Dr. Sabin Ninglekhu is Principal Investigator of Heritage as Placemaking: The Politics of Solidarity and Erasure in South Asia and is institutionally based at Social Science Baha, Kathmandu. He has a PhD in Geography from the Department of Geography and Program in Planning from the University of Toronto, Canada. His doctoral research focused on informal politics, local governance, landlessness, and the urban poor. In April 2021, he completed a four-year long post-doctoral studies project on the bureaucracy of rebuilding the ‘heritage town’ in the Kathmandu Valley, focusing on the reconstruction of private households as a primary unit of analysis from the perspectives of post-disaster urban governance and planning. The project was institutionally based in the Earth Observatory of Singapore, Nanyang Technological University.

Within Heritage as Placemaking, Sabin leads the ‘bureaucracy’ theme of the project, and focuses primarily on the towns of Janakpur (Nepal) and Ayodhya (India). Using these field sites as case studies, he will look at the tacit and implicit role of religion in particular, and heritage in general, in further particular urban planning agendas under the guise of tourism, development, and creating the ‘heritage city’, or the ‘world-class city’.

In conversation…

You are a geographer who works in heritage. Isn’t that a bit unusual? 

Yes and no. Yes in the sense that geography, as a field, is not overly invested in ‘heritage’ as an area of study. So, there is no intellectual or historical precedent linking heritage studies and geography to the extent that perhaps there ought to be. However, it is also not unusual for a ‘geographer’ to be invested in ‘heritage’ because questions about ‘placemaking’ and (production of) ‘space’ are quite central to ‘heritage’. Needless to say, ‘space’ and ‘place’ together form the intellectual and theoretical arc of geography as a field. 

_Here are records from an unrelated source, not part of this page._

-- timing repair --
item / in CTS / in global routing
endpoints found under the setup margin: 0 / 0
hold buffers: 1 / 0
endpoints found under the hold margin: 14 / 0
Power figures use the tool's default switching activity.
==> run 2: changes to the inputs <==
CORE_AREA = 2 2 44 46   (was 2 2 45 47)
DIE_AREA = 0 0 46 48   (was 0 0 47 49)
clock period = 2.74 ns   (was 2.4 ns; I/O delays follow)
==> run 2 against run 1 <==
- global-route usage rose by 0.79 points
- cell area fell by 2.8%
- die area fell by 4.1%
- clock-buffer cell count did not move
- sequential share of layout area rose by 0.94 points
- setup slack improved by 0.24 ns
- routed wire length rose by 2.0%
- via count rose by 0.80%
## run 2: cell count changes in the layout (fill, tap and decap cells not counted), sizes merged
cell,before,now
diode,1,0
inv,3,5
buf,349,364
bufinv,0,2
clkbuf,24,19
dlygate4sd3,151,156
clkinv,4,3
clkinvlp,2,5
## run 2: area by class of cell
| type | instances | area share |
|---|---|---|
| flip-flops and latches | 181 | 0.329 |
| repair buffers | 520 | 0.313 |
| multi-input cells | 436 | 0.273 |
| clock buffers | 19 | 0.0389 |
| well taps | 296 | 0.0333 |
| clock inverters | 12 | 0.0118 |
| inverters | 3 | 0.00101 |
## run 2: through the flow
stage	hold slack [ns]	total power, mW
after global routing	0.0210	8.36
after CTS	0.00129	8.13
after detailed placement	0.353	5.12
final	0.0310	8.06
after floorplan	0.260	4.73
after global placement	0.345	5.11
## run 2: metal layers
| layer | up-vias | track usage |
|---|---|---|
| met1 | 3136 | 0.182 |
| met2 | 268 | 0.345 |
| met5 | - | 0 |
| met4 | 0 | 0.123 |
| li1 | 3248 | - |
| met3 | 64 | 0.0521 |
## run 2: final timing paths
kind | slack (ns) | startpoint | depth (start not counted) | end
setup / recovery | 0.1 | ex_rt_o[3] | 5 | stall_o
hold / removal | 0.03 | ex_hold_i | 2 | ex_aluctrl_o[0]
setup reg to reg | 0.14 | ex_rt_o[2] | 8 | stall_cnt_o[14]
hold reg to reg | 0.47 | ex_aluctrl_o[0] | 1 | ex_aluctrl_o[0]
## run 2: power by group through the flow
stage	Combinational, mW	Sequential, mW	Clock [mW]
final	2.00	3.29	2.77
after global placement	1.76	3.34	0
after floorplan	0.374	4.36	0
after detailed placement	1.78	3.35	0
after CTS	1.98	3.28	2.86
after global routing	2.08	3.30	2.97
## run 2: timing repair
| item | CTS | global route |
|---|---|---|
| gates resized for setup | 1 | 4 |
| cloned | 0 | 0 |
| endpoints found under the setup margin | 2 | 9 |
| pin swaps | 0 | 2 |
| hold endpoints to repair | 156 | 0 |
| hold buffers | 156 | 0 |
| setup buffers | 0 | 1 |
==> src/flat_wrapper.sv <==
// flat-port wrapper written by rule: the top's interface ports become plain ports
module pipelined_adder_flat 
#(
  parameter int WIDTH  = 16,
  parameter int STAGES = 4
)
  (clk, rst, bus_in_valid, bus_a, bus_b, bus_cin, bus_out_ready, bus_in_ready, bus_out_valid, bus_sum, bus_cout, bus_ovf);
  pipelined_adder_if #(.WIDTH(WIDTH)) bus_i ();
  input  logic clk;
  input  logic rst;
  input wire logic [$bits(bus_i.in_valid)-1:0] bus_in_valid;
  input wire logic [$bits(bus_i.a)-1:0] bus_a;
  input wire logic [$bits(bus_i.b)-1:0] bus_b;
  input wire logic [$bits(bus_i.cin)-1:0] bus_cin;
  input wire logic [$bits(bus_i.out_ready)-1:0] bus_out_ready;
  output wire logic [$bits(bus_i.in_ready)-1:0] bus_in_ready;
  output wire logic [$bits(bus_i.out_valid)-1:0] bus_out_valid;
  output wire logic [$bits(bus_i.sum)-1:0] bus_sum;
  output wire logic [$bits(bus_i.cout)-1:0] bus_cout;
  output wire logic [$bits(bus_i.ovf)-1:0] bus_ovf;
  assign bus_i.in_valid = bus_in_valid;
  assign bus_i.a = bus_a;
  assign bus_i.b = bus_b;
  assign bus_i.cin = bus_cin;
  assign bus_i.out_ready = bus_out_ready;
  assign bus_in_ready = bus_i.in_ready;
  assign bus_out_valid = bus_i.out_valid;
  assign bus_sum = bus_i.sum;
  assign bus_cout = bus_i.cout;
  assign bus_ovf = bus_i.ovf;
  pipelined_adder #(.WIDTH(WIDTH), .STAGES(STAGES)) u_core (.clk(clk), .rst(rst), .bus(bus_i));
endmodule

What do you find particularly fascinating about the nexus of heritage and bureaucracy?

Part of the fascination comes from lack of adequate scholarly interest in ‘bureaucracy’ vis-à-vis heritage. Part of it comes from the normative question that I am generally interested in with regard to research—‘what is to be done’. Within such a question, the ‘doer’ here is linked to bureaucracy, as bureaucracy is understood as being central to governance and planning. However, the ‘doer’ can also be the researcher, in the sense of proposing a future that is more inclusive. For me, regarding heritage and bureaucracy as a nexus allows one to look into the questions of ‘doing’–‘doer’, and to analyze their relationship to one another. 

What do you like about your new position as a team leader based in the Social Science Baha?

It is challenging. It is learning-by-doing. It is exciting. It is a matter of adding to the formation of the Social Science Baha community as well as a global sense of community committed to shared learning, growth, and friendships toward a very necessary and critical project of knowledge co-production. 

Tell us something we don’t yet know about you—are you a secret badminton champion or a wizard at Minecraft?

In my head, I am a ‘ball-boy’ for the Arsenal Football Club.